The FTSE 100 trailed rebounding European peers on Thursday as AstraZeneca sank on a failed drug trial. Oil majors added to the drag, while London’s mid-cap and small-cap indices climbed.
A 9.3% drop in AstraZeneca became the FTSE 100’s single largest weight on Thursday. The benchmark opened down 0.5% at 10,432.24, with the pharmaceutical firm — the index’s second-largest constituent — pulling it lower even as the CAC 40 and DAX recovered from Wednesday’s geopolitical losses.
AstraZeneca drug failure drives the fall
The slide followed a clinical trial setback. AstraZeneca’s gene-silencing drug Wainua, developed with Ionis Pharmaceuticals, failed in late-stage testing to prevent heart complications in patients with a rare cardiac disease.

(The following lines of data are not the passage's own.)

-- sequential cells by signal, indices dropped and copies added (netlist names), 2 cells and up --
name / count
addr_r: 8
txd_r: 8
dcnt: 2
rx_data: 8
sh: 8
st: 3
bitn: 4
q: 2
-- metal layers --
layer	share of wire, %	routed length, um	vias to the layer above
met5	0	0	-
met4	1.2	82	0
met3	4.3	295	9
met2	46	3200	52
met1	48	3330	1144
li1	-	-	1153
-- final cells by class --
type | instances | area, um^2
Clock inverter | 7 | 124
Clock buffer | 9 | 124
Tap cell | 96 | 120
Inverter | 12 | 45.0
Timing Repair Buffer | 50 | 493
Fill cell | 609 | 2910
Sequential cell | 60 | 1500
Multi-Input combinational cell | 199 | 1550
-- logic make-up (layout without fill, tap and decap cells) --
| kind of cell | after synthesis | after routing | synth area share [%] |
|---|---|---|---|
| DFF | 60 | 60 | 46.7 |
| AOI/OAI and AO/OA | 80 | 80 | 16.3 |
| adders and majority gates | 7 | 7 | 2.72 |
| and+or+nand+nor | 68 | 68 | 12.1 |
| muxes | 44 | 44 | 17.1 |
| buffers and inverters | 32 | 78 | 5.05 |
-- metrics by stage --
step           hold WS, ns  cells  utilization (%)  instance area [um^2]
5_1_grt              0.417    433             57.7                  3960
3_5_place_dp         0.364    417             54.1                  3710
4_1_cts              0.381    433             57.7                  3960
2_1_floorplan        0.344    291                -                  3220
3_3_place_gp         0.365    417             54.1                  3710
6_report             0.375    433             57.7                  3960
**src/rtl/mpc_pkg.sv**
```systemverilog
// Package: state and phase encodings shared by the power state controller.
// Assumes codes 6 and 7 are never valid requested states.
package mpc_pkg;
    typedef enum logic [2:0] {
        ST_ENABLE    = 3'd0,
        ST_DISABLE   = 3'd1,
        ST_SYNCRST   = 3'd2,
        ST_RSTOFF    = 3'd3,
        ST_AUTOSLEEP = 3'd4,
        ST_AUTOWAKE  = 3'd5
    } pstate_e;

    typedef enum logic [1:0] {
        PH_SLEEP  = 2'd0,
        PH_WAKE   = 2'd1,
        PH_AWAKE  = 2'd2,
        PH_LINGER = 2'd3
    } phase_e;

    function automatic logic is_auto(pstate_e s);
        return (s == ST_AUTOSLEEP) || (s == ST_AUTOWAKE);
    endfunction

    function automatic logic code_ok(logic [2:0] c);
        return c <= 3'd5;
    endfunction
endpackage

```
**src/rtl/mpc_sw_ctl.sv**
```systemverilog
// Software request latch and current-state register.
// Holds one accepted write until no wake is in progress, then applies it.
// Assumes wake_finish only pulses while wake_active is high.
module mpc_sw_ctl
    import mpc_pkg::*;
#(
    parameter bit START_ENABLED = 1'b0
) (
    input  logic       clk,
    input  logic       rst_n,
    input  logic       sw_wr,
    input  logic [2:0] sw_code,
    input  logic       wake_active,
    input  logic       wake_finish,
    output pstate_e    cur_state,
    output logic       busy,
    output logic       apply
);
    localparam pstate_e RESET_STATE = START_ENABLED ? ST_ENABLE : ST_RSTOFF;

    logic    pend_valid;
    pstate_e pend_state;

    assign busy  = pend_valid;
    assign apply = pend_valid && !wake_active;

    // Accept a valid write when idle; clear it once applied.
    always_ff @(posedge clk) begin
        if (!rst_n) begin
            pend_valid <= 1'b0;
            pend_state <= RESET_STATE;
        end else if (apply) begin
            pend_valid <= 1'b0;
        end else if (!pend_valid && sw_wr && code_ok(sw_code)) begin
            pend_valid <= 1'b1;
            pend_state <= pstate_e'(sw_code);
        end
    end

    // Current state: software apply, or auto-wake settling into Enable.
    always_ff @(posedge clk) begin
        if (!rst_n) begin
            cur_state <= RESET_STATE;
        end else if (apply) begin
            cur_state <= pend_state;
        end else if (wake_finish && cur_state == ST_AUTOWAKE) begin
            cur_state <= ST_ENABLE;
        end
    end


    busy_hold_chk: assert property (@(posedge clk) disable iff (!rst_n)
        (busy && wake_active) |=> busy);


    no_accept_busy_chk: assert property (@(posedge clk) disable iff (!rst_n)
        (busy && sw_wr && !apply) |=> $stable(pend_state));


    accept_chk: assert property (@(posedge clk) disable iff (!rst_n)
        (!busy && sw_wr && code_ok(sw_code)) |=> (busy && pend_state == pstate_e'($past(sw_code))));
endmodule

```
**src/rtl/mpc_wake_seq.sv**
```systemverilog
// Wake sequencer for the automatic modes: idle, wake countdown, serve, linger.
// Assumes a pending software apply takes priority and returns it to idle.
module mpc_wake_seq
    import mpc_pkg::*;
#(
    parameter int WAKE_LAT = 4
) (
    input  logic    clk,
    input  logic    rst_n,
    input  pstate_e cur_state,
    input  logic    apply,
    input  logic    bus_req,
    output phase_e  phase,
    output logic    wake_finish
);
    localparam int CW = $clog2(WAKE_LAT + 1);
    localparam logic [CW-1:0] LAST = CW'(WAKE_LAT - 1);

    logic [CW-1:0] cnt;

    assign wake_finish = (phase == PH_WAKE) && (cnt == LAST);

    // Phase and latency counter update.
    always_ff @(posedge clk) begin
        if (!rst_n) begin
            phase <= PH_SLEEP;
            cnt   <= '0;
        end else if (apply) begin
            phase <= PH_SLEEP;
            cnt   <= '0;
        end else begin
            case (phase)
                PH_SLEEP: begin
                    if (is_auto(cur_state) && bus_req) begin
                        phase <= PH_WAKE;
                        cnt   <= '0;
                    end
                end
                PH_WAKE: begin
                    if (cnt == LAST) phase <= PH_AWAKE;
                    else             cnt   <= cnt + 1'b1;
                end
                PH_AWAKE: begin
                    if (bus_req) phase <= PH_LINGER;
                end
                default: begin
                    if (!bus_req) phase <= PH_SLEEP;
                end
            endcase
        end
    end


    sleep_hold_chk: assert property (@(posedge clk) disable iff (!rst_n)
        (phase == PH_SLEEP && !bus_req && !apply) |=> phase == PH_SLEEP);


    wake_entry_chk: assert property (@(posedge clk) disable iff (!rst_n)
        (phase == PH_SLEEP && is_auto(cur_state) && bus_req && !apply) |=> (phase == PH_WAKE && cnt == '0));


    linger_exit_chk: assert property (@(posedge clk) disable iff (!rst_n)
        (phase == PH_LINGER && cur_state == ST_AUTOSLEEP && !bus_req && !apply) |=> phase == PH_SLEEP);
endmodule

```
**src/rtl/mpc_out_dec.sv**
```systemverilog
// Output decoder: maps current state and wake phase to reset, clock enable, ready.
// Purely combinational; assumes phase is idle outside the automatic modes.
module mpc_out_dec
    import mpc_pkg::*;
(
    input  pstate_e cur_state,
    input  phase_e  phase,
    output logic    mod_rst_n,
    output logic    mod_clk_en,
    output logic    bus_ready
);
    // Per-state output combination.
    always_comb begin
        mod_rst_n  = 1'b1;
        mod_clk_en = 1'b0;
        bus_ready  = 1'b0;
        case (cur_state)
            ST_ENABLE: begin
                mod_clk_en = 1'b1;
                bus_ready  = 1'b1;
            end
            ST_DISABLE: begin
            end
            ST_SYNCRST: begin
                mod_rst_n  = 1'b0;
                mod_clk_en = 1'b1;
                bus_ready  = 1'b1;
            end
            ST_RSTOFF: begin
                mod_rst_n  = 1'b0;
            end
            default: begin
                mod_clk_en = (phase != PH_SLEEP);
                bus_ready  = (phase == PH_AWAKE) || (phase == PH_LINGER);
            end
        endcase
    end
endmodule

```
**src/rtl/mod_power_ctl.sv**
```systemverilog
// Top: power state controller for one peripheral module.
// Ties the software latch, wake sequencer and output decoder together.
// Assumes WAKE_LAT >= 1; the clock gate itself sits outside this block.
module mod_power_ctl
    import mpc_pkg::*;
#(
    parameter int WAKE_LAT      = 4,
    parameter bit START_ENABLED = 1'b0
) (
    input  logic       clk,
    input  logic       rst_n,
    input  logic       sw_wr,
    input  logic [2:0] sw_code,
    input  logic       bus_req,
    output logic       mod_rst_n,
    output logic       mod_clk_en,
    output logic       bus_ready,
    output logic [2:0] status_state,
    output logic       status_busy
);
    pstate_e cur_state;
    phase_e  phase;
    logic    busy;
    logic    apply;
    logic    wake_finish;
    logic    wake_active;

    assign wake_active  = (phase == PH_WAKE);
    assign status_state = cur_state;
    assign status_busy  = busy;

    mpc_sw_ctl #(.START_ENABLED(START_ENABLED)) u_sw (
        .clk(clk), .rst_n(rst_n), .sw_wr(sw_wr), .sw_code(sw_code),
        .wake_active(wake_active), .wake_finish(wake_finish),
        .cur_state(cur_state), .busy(busy), .apply(apply)
    );

    mpc_wake_seq #(.WAKE_LAT(WAKE_LAT)) u_seq (
        .clk(clk), .rst_n(rst_n), .cur_state(cur_state), .apply(apply),
        .bus_req(bus_req), .phase(phase), .wake_finish(wake_finish)
    );

    mpc_out_dec u_dec (
        .cur_state(cur_state), .phase(phase),
        .mod_rst_n(mod_rst_n), .mod_clk_en(mod_clk_en), .bus_ready(bus_ready)
    );


    wake_clk_chk: assert property (@(posedge clk) disable iff (!rst_n)
        (is_auto(cur_state) && mod_clk_en && !bus_ready) |=> mod_clk_en);


    rst_fall_chk: assert property (@(posedge clk) disable iff (!rst_n)
        $fell(mod_rst_n) |-> $past(busy));


    autowake_stay_chk: assert property (@(posedge clk) disable iff (!rst_n)
        (cur_state == ST_ENABLE && !busy) |=> (mod_clk_en && bus_ready));
endmodule

```
**config.mk**
```make
export PLATFORM = sky130hd
export DESIGN_NAME = mod_power_ctl
export DESIGN_NICKNAME = d
export VERILOG_FILES = /design/src/rtl/mpc_pkg.sv /design/src/rtl/mpc_sw_ctl.sv /design/src/rtl/mpc_wake_seq.sv /design/src/rtl/mpc_out_dec.sv /design/src/rtl/mod_power_ctl.sv
export SDC_FILE = /design/constraint.sdc
export NUM_CORES = 1
export LEC_CHECK = 0
export BUFFER_PORTS_ARGS = -buffer_cell sky130_fd_sc_hd__buf_4
export CAP_MARGIN = 20
export CORE_MARGIN = 4
export CORE_UTILIZATION = 49
export CTS_CLUSTER_SIZE = 16
export DETAILED_ROUTE_END_ITERATION = 12
export PLACE_DENSITY = 0.78
export SLEW_MARGIN = 20
export SYNTH_ARGS = -nofsm -noshare
export SYNTH_HDL_FRONTEND = slang
export SYNTH_SLANG_ARGS = --single-unit
```
**constraint.sdc**
```tcl
create_clock -name clk -period 2.9 [get_ports clk]
set_input_delay 0.145 -clock clk [delete_from_list [all_inputs] [get_ports clk]]
set_output_delay 0.145 -clock clk [all_outputs]
set_load 0.02 [all_outputs]
```
* After elaboration in Yosys (flattened, before gate mapping)
Cells that the tools add are included.
W data, S select, Z words.
** Storage, ports and cells
- Register bits :: 12
- Bits of input ports :: 7
- Output and inout bits :: 7
- Word-level logic and storage cells :: 58
** Operators by class
- Add/subtract/negate cells :: 1
- Magnitude comparators :: 1
- Equality and inequality tests :: 14
- Multiplexer cells :: 13
- Bitwise gates (word level) :: 2
- Reduce and logical (&&, ||, !) cells :: 22
** Operators with widths (count)
- $mux W3 :: 4
- $eq A3 B2 Y1 const B :: 3
- $mux W2 :: 4
- $reduce_or A2 Y1 :: 4
- $eq A3 B3 Y1 const B :: 2
- $logic_and A1 B1 Y1 :: 6
- $pmux W2 S3 :: 1
- $pmux W3 S2 :: 1
- $reduce_bool A2 Y1 :: 3
- $eq A2 B2 Y1 const B :: 2
- $ne A2 B1 Y1 const B :: 2
- $ne A2 B2 Y1 const B :: 2
- $ne A4 B1 Y1 const B :: 1
- $pmux W1 S2 :: 2
- $reduce_and A4 Y1 :: 1
- $add A3 B1 Y3 const B :: 1
- $eq A3 B1 Y1 const B :: 1
- $le A3 B3 Y1 const B :: 1
- $logic_not A3 Y1 :: 1
- $reduce_and A3 Y1 :: 1
- $eq A2 B1 Y1 const B :: 1
- $logic_not A1 Y1 :: 2
- $logic_not A2 Y1 :: 1
- $logic_or A1 B1 Y1 :: 2
- 3 further kinds :: 4

* Longest topological paths before layout
Gate-level depths: netlist of run 1.
- Depth in word-level cells :: 5
- Gate-level depth with buffers :: 7

* Modules after synthesis
From an unflattened synthesis of run 1, not the netlist that was laid out.
** Unflattened totals
- Cell total of the unflattened synthesis :: 87
- Area total of the unflattened synthesis :: 807.0 sq um
** Modules (own cells, without submodules)
- mpc_wake_seq :: times used 1, cells an instance 48, area an instance 449.2 sq um
- mpc_sw_ctl :: times used 1, cells an instance 32, area an instance 312.8 sq um
- mpc_out_dec :: times used 1, cells an instance 6, area an instance 31.3 sq um
- mod_power_ctl :: times used 1, cells an instance 1, area an instance 13.8 sq um

* Least setup slack after synthesis of run 1
Ideal clock, no wire load.
- Path kind :: register to register
- From :: register u_seq.phase[1]
- To :: register u_seq.phase[0]
- Arrival :: 1.458 ns
- Slack :: 1.370 ns
- Cell stages (with the launch flop) :: 7
- Cell sequence :: dfxtp_1 -> inv_1 -> ha_1 -> buf_2 -> nor2b_1 -> a2111oi_4 -> mux2i_1
** On the way
- Word-level cells in the longest chain between the ends :: 4
** RTL lines
- from (decl) :: RTL line mpc_wake_seq.sv:13 : output phase_e phase,
- from (signal assigned) :: RTL line mpc_wake_seq.sv:26 : phase <= PH_SLEEP;
- from (signal assigned) :: RTL line mpc_wake_seq.sv:29 : phase <= PH_SLEEP;
- from (signal assigned) :: RTL line mpc_wake_seq.sv:35 : phase <= PH_WAKE;
- parallel branches: the longest is 4 deep, another holds $ne A4 B1 Y1
Parallel ways; which one is timed is not known.
A chain may end at the register's enable or synchronous reset.

* Worst setup path after layout of run 1
Same ends and word-level chain as after synthesis.
## src/rtl/mulhw_pkg.sv

```systemverilog
package mulhw_pkg;
    localparam int XLEN = 64;
    localparam int WLEN = XLEN / 2;

    typedef struct packed {
        logic            vld;
        logic            so;
        logic [XLEN-1:0] data;
    } mulhw_stage_t;
endpackage

```

## src/rtl/mulhw_mag.sv

```systemverilog
module mulhw_mag #(
    parameter int W = 32
) (
    input  logic [W-1:0] val,
    input  logic         use_sign,
    output logic [W-1:0] mag,
    output logic         neg
);
    // A W-bit unsigned magnitude holds 2^(W-1) for the most negative input
    always_comb begin
        neg = use_sign & val[W-1];
        mag = neg ? (~val + {{(W-1){1'b0}}, 1'b1}) : val;
    end
endmodule

```

## src/rtl/mulhw_core.sv

```systemverilog
module mulhw_core #(
    parameter int W = 32
) (
    input  logic [W-1:0] mag_a,
    input  logic [W-1:0] mag_b,
    input  logic         flip,
    output logic [W-1:0] hi
);
    localparam int PW = 2 * W;

    logic [PW-1:0] prod;
    logic [PW-1:0] fixed;

    always_comb begin
        prod  = {{W{1'b0}}, mag_a} * {{W{1'b0}}, mag_b};
        fixed = flip ? (~prod + {{(PW-1){1'b0}}, 1'b1}) : prod;
        hi    = fixed[PW-1:W];
    end
endmodule

```

## src/rtl/mulhw_unit.sv

```systemverilog
module mulhw_unit
    import mulhw_pkg::*;
(
    input  logic            clk,
    input  logic            rst_n,
    input  logic            iss_vld,
    input  logic            word_op,
    input  logic            sgn_sel,
    input  logic [XLEN-1:0] op_a,
    input  logic [XLEN-1:0] op_b,
    input  logic            so_in,
    output logic            res_vld,
    output logic [XLEN-1:0] res_data,
    output logic            so_out
);
    localparam int NOPS  = 2;
    localparam int LANES = XLEN / WLEN;

    logic [WLEN-1:0] low_w [NOPS];
    logic [WLEN-1:0] mag_w [NOPS];
    logic [NOPS-1:0] neg_w;
    logic [WLEN-1:0] hi_w;
    logic [XLEN-1:0] rep_w;

    mulhw_stage_t st_d, st_q;

    assign low_w[0] = op_a[WLEN-1:0];
    assign low_w[1] = op_b[WLEN-1:0];

    for (genvar g = 0; g < NOPS; g++) begin : g_mag
        mulhw_mag #(.W(WLEN)) u_mag (
            .val      (low_w[g]),
            .use_sign (sgn_sel),
            .mag      (mag_w[g]),
            .neg      (neg_w[g])
        );
    end

    mulhw_core #(.W(WLEN)) u_core (
        .mag_a (mag_w[0]),
        .mag_b (mag_w[1]),
        .flip  (^neg_w),
        .hi    (hi_w)
    );

    for (genvar l = 0; l < LANES; l++) begin : g_rep
        assign rep_w[l*WLEN +: WLEN] = hi_w;
    end

    always_comb begin
        st_d     = st_q;
        st_d.so  = so_in;
        st_d.vld = iss_vld & word_op;
        if (iss_vld & word_op) begin
            st_d.data = rep_w;
        end
    end

    always_ff @(posedge clk or negedge rst_n) begin
        if (!rst_n) begin
            st_q <= '0;
        end else begin
            st_q <= st_d;
        end
    end

    assign res_vld  = st_q.vld;
    assign res_data = st_q.data;
    assign so_out   = st_q.so;
endmodule

```

## config.mk

```make
export PLATFORM = sky130hd
export DESIGN_NAME = mulhw_unit
export DESIGN_NICKNAME = d
export VERILOG_FILES = /design/src/rtl/mulhw_pkg.sv /design/src/rtl/mulhw_mag.sv /design/src/rtl/mulhw_core.sv /design/src/rtl/mulhw_unit.sv
export SDC_FILE = /design/constraint.sdc
export NUM_CORES = 2
export LEC_CHECK = 0
export ABC_CLOCK_PERIOD_IN_PS = 2300
export CORE_ASPECT_RATIO = 0.75
export CORE_UTILIZATION = 50
export CTS_CLUSTER_DIAMETER = 40
export DETAILED_ROUTE_END_ITERATION = 6
export PLACE_DENSITY = 0.66
export RECOVER_POWER = 100
export SETUP_SLACK_MARGIN = 0.05
export SKIP_CTS_REPAIR_TIMING = 1
export SLEW_MARGIN = 20
export SYNTH_ARGS = -nofsm -noshare
export SYNTH_HDL_FRONTEND = slang
export SYNTH_SLANG_ARGS = --single-unit
```

## constraint.sdc

```tcl
create_clock -name clk -period 2.3 [get_ports clk]
set_clock_uncertainty 0.1 [all_clocks]
set_input_delay 0.23 -clock clk [delete_from_list [all_inputs] [get_ports clk]]
set_output_delay 0.23 -clock clk [all_outputs]
set_load 0.01 [all_outputs]
```

==> reports/qor.txt <==
Drt drc: 0
Fillcell total: 6,024
Die area: 0.0731 mm2
Via count: 32,300
Area leader, netlist: fa_1
Sequential fraction of the synthesis area: 0.0236
CTS max path bufs: 2
Per-cell routed wire length: 20.6 um
PortBufs: 135
CP arrival: 10.77 ns
RSZ-0062 raised after global routing: true
I/O Pins: 200
Post-synthesis register bit count: 34
Area of the multi-input gates: 0.0319 mm2
Most Used Layer, Global Route: met2
Largest net degree at the start of global routing: 39
GR Util met2: 0.525
Synth area leaders: fa_1, inv_1, ha_1
CP max-delay cell: fa_2
Layout area overhead: 27.9%
Hold Crit Start: res_data[57]$_DFFE_PN0P_
Xor/xnor cell area share of the yosys netlist: 0.0445
Number of antenna diodes: 0
Relative slew margins: 0.436
Root buf cell: clkbuf_16
CP startpoint kind: primary input
Global-route wire length before repair: 194 mm
Drt pass-1 iters: 5
Worst R2R End: res_data[61]$_DFFE_PN0P_
CP Launch Point: op_b[8]
Worst r2r src: res_data[61]$_DFFE_PN0P_
Routed wire length: 124 mm
Synth Area in Adders: 0.590
Crit Path Category: in -> reg
Most used DFF post-synth: dfrtp_1
Yosys warns: 0
Vias/cell: 5.36
FF+latch area: 851 um2
Critical Path Fanout Max: 4
Crit-path most repeated cell: fa_1
Top cell type's share of synthesized area: 0.498
Depth of the most critical reg-to-reg path: 2
Largest family of logic cells by synthesized area: adder cells
GRT Util Overall: 0.351
Crit share post-route: 4.63
Violated checks: negative setup slack
Post-detailed-route count of antenna-violating nets: 0
Post-synthesis compound-gate area fraction: 0.0620
TritonCTS clock tree: built
Syn nets: 5,561
Max_cap viols: 0
Critical Path RT: 2.42 ns
Hold Path Stages: 2
Most common cell after layout, fill and taps aside: inv_1
Placed cells: 5,989
H-tree levels: 2
Syn Area/Cell: 8.44 um2
Pins over their slew limit: 0
Final min period: 10.65 ns
Min-Delay Endpoint: res_data[57]$_DFFE_PN0P_
Post-synth EDFFs: 0
Cell count after synthesis: 4,266
Number of DRC markers in iteration 0: 3,037
Final Hold Viols: 0
Worst Setup End Kind: register
Worst-margin pin slew: 0.846 ns
Slowest stage delay, CP: 0.65 ns
Async set-reset flop share out of synthesis: 1.00
# setup viols final: 32
Post-DP HPWL: 112 mm
Setup tns final: -257.24 ns
CTS Sinks: 34
Die H: 234 um
Outcome: complete, but fails checks
Post-Layout Cell Count: 6,022
Dpl ws: -8.75 ns
HP Class: reg -> reg
Worst-path clk slew: 0.05 ns
Synth Cell Area: 0.0360 mm2
Initial Util: 0.510
Vias in the first global route: 33,600
R2R Setup Slk: 1.26 ns
Fraction of layout cells with a size suffix above 1: 0.213
Clk_lat worst skew: 0.28 ns
Met3 Usage GRT: 0.0962
Area of the core: 0.0706 mm2
Number of antenna violations at the first check in global routing: 2
Library cells used by synthesis: 70
Final worst setup slack: -8.35 ns
Mux cell area share after synthesis: 0.000834
Width of the die: 312 um
Simple-gate share of the synthesized area: 0.159
Fmax: 93.9 MHz
Met1 Track Usage GR: 0.498
TritonCTS buffer count: 5
Layout net count: 6,370
Grt total ovfl: 0
Row count: 84
Most frequent cells in the layout: inv_1, fa_1, buf_4, nor2_1, nand2_1
GP Congestion: 1.02
==> through the flow <==
step	util	hold WS (ns)	instance area, um2
2_1_floorplan	-	-0.166	36700
3_3_place_gp	0.642	0.395	45400
3_5_place_dp	0.642	0.402	45400
4_1_cts	0.645	0.262	45500
5_1_grt	0.652	0.390	46100
6_report	0.652	0.398	46100
==> sequential cells by signal, summed over array words and instances, names as in the netlist <==
| register | flops |
|---|---|
| res_data | 32 |
| res_vld | 1 |
| so_out | 1 |
==> worst max-delay path: cells and delay by family <==
family          cells  cell delay [ns]
xor+xnor            1             0.15
simple gates       21             5.03
fa+ha+maj           9             4.28
buf+inv             6             0.54
compound gates      3             0.56
==> how the worst max path moves through the flow <==
stage / to / slack [ns] / cells past startpoint
after floorplan: res_data[61]$_DFFE_PN0P_ / -7.77 / 36
after global placement: res_data[61]$_DFFE_PN0P_ / -8.63 / 40
after detailed placement: res_data[61]$_DFFE_PN0P_ / -8.75 / 40
after CTS: res_data[61]$_DFFE_PN0P_ / -8.49 / 40
after global routing: res_data[31]$_DFFE_PN0P_ / -8.64 / 40
final: res_data[31]$_DFFE_PN0P_ / -8.35 / 40
--- src/rtl/bpf_flags.sv ---
module bpf_flags #(
  parameter int N = 5
) (
  input  logic         clk_i,
  input  logic         rst_ni,
  input  logic [N-1:0] set_i,
  input  logic [N-1:0] clr_i,
  output logic [N-1:0] flag_o
);
  for (genvar i = 0; i < N; i++) begin : g_flag
    logic q;
    always_ff @(posedge clk_i or negedge rst_ni) begin
      if (!rst_ni)       q <= 1'b0;
      else if (set_i[i]) q <= 1'b1;
      else if (clr_i[i]) q <= 1'b0;
    end
    assign flag_o[i] = q;
  end
endmodule

--- src/rtl/byte_pack_fifo.sv ---
module byte_pack_fifo
  import bpf_pkg::*;
#(
  parameter int DEPTH = 4,
  localparam int LW   = $clog2(DEPTH + 1)
) (
  input  logic          clk_i,
  input  logic          rst_ni,
  input  logic          big_endian_i,
  input  logic          cpu_wr_i,
  input  logic          cpu_wr_narrow_i,
  input  logic [15:0]   cpu_wdata_i,
  input  logic          cpu_rd_i,
  output logic [15:0]   cpu_rdata_o,
  input  logic          eng_tx_pop_i,
  output logic [7:0]    eng_tx_byte_o,
  input  logic          eng_rx_push_i,
  input  logic [7:0]    eng_rx_byte_i,
  output logic [LW-1:0] level_o,
  output logic          empty_rd_o,
  output logic          tx_udf_o,
  output logic          tx_rdy_o,
  output logic          rx_rdy_o,
  output logic          rx_ovr_o
);
  word_t            ins_word;
  logic [CNT_W-1:0] ins_cnt;
  byte_t            byte0, byte1;
  logic             ev_empty_rd, ev_udf, ev_last_tx, ev_rx_ok, ev_ovr;
  logic [NUM_FLAGS-1:0] fl_set, fl_clr, fl_q;

  bpf_wr_pack u_wr_pack (
    .big_endian_i (big_endian_i),
    .narrow_i     (cpu_wr_narrow_i),
    .wdata_i      (cpu_wdata_i),
    .ins_word_o   (ins_word),
    .ins_cnt_o    (ins_cnt)
  );

  bpf_store #(.DEPTH(DEPTH), .LW(LW)) u_store (
    .clk_i         (clk_i),
    .rst_ni        (rst_ni),
    .tx_pop_i      (eng_tx_pop_i),
    .rx_push_i     (eng_rx_push_i),
    .rx_byte_i     (eng_rx_byte_i),
    .rd_i          (cpu_rd_i),
    .wr_i          (cpu_wr_i),
    .ins_word_i    (ins_word),
    .ins_cnt_i     (ins_cnt),
    .byte0_o       (byte0),
    .byte1_o       (byte1),
    .tx_byte_o     (eng_tx_byte_o),
    .lvl_o         (level_o),
    .ev_empty_rd_o (ev_empty_rd),
    .ev_udf_o      (ev_udf),
    .ev_last_tx_o  (ev_last_tx),
    .ev_rx_ok_o    (ev_rx_ok),
    .ev_ovr_o      (ev_ovr)
  );

  bpf_rd_unpack u_rd_unpack (
    .big_endian_i (big_endian_i),
    .byte0_i      (byte0),
    .byte1_i      (byte1),
    .rdata_o      (cpu_rdata_o)
  );

  always_comb begin
    fl_set = '0;
    fl_clr = '0;
    fl_set[FL_EMPTY_RD] = ev_empty_rd;
    fl_set[FL_TX_UDF]   = ev_udf;
    fl_set[FL_TX_RDY]   = ev_last_tx;
    fl_set[FL_RX_RDY]   = ev_rx_ok;
    fl_set[FL_RX_OVR]   = ev_ovr;
    fl_clr[FL_EMPTY_RD] = cpu_wr_i;
    fl_clr[FL_TX_UDF]   = cpu_wr_i;
    fl_clr[FL_TX_RDY]   = cpu_wr_i;
    fl_clr[FL_RX_RDY]   = cpu_rd_i;
    fl_clr[FL_RX_OVR]   = cpu_rd_i;
  end

  bpf_flags #(.N(NUM_FLAGS)) u_flags (
    .clk_i  (clk_i),
    .rst_ni (rst_ni),
    .set_i  (fl_set),
    .clr_i  (fl_clr),
    .flag_o (fl_q)
  );

  assign empty_rd_o = fl_q[FL_EMPTY_RD];
  assign tx_udf_o   = fl_q[FL_TX_UDF];
  assign tx_rdy_o   = fl_q[FL_TX_RDY];
  assign rx_rdy_o   = fl_q[FL_RX_RDY];
  assign rx_ovr_o   = fl_q[FL_RX_OVR];
endmodule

Oil majors compounded the weakness. Brent crude eased to $77.05 a barrel from $80.00, and BP fell 1.4% while Shell dropped 0.8%. The move in oil followed fresh geopolitical tension. The US conducted a second consecutive round of strikes on Iran, reportedly hitting 90 military targets.
Mid-caps and select names buck the trend
Away from the blue chips, the picture was brighter. The FTSE 250 rose 0.5% to 23,131.58, and the AIM all-share gained 0.3% to 760.38.
Several individual stocks advanced. Computacenter surged 11% after raising full-year guidance on strong hyperscale demand, Antofagasta rose 4.1% on a Citigroup price-target increase, and Centrica gained 0.6% after the UK government signed a 20-year contract extension for the Sizewell B nuclear station.
Europe pulls ahead of London
Continental markets outpaced the UK. The CAC 40 rose 0.6% and the DAX gained 0.7%, helped by German trade data showing exports up 0.9% and imports down 2.5% in May. That left the FTSE 100 as Europe’s laggard on the day, weighed down by a single heavyweight rather than a broad market retreat.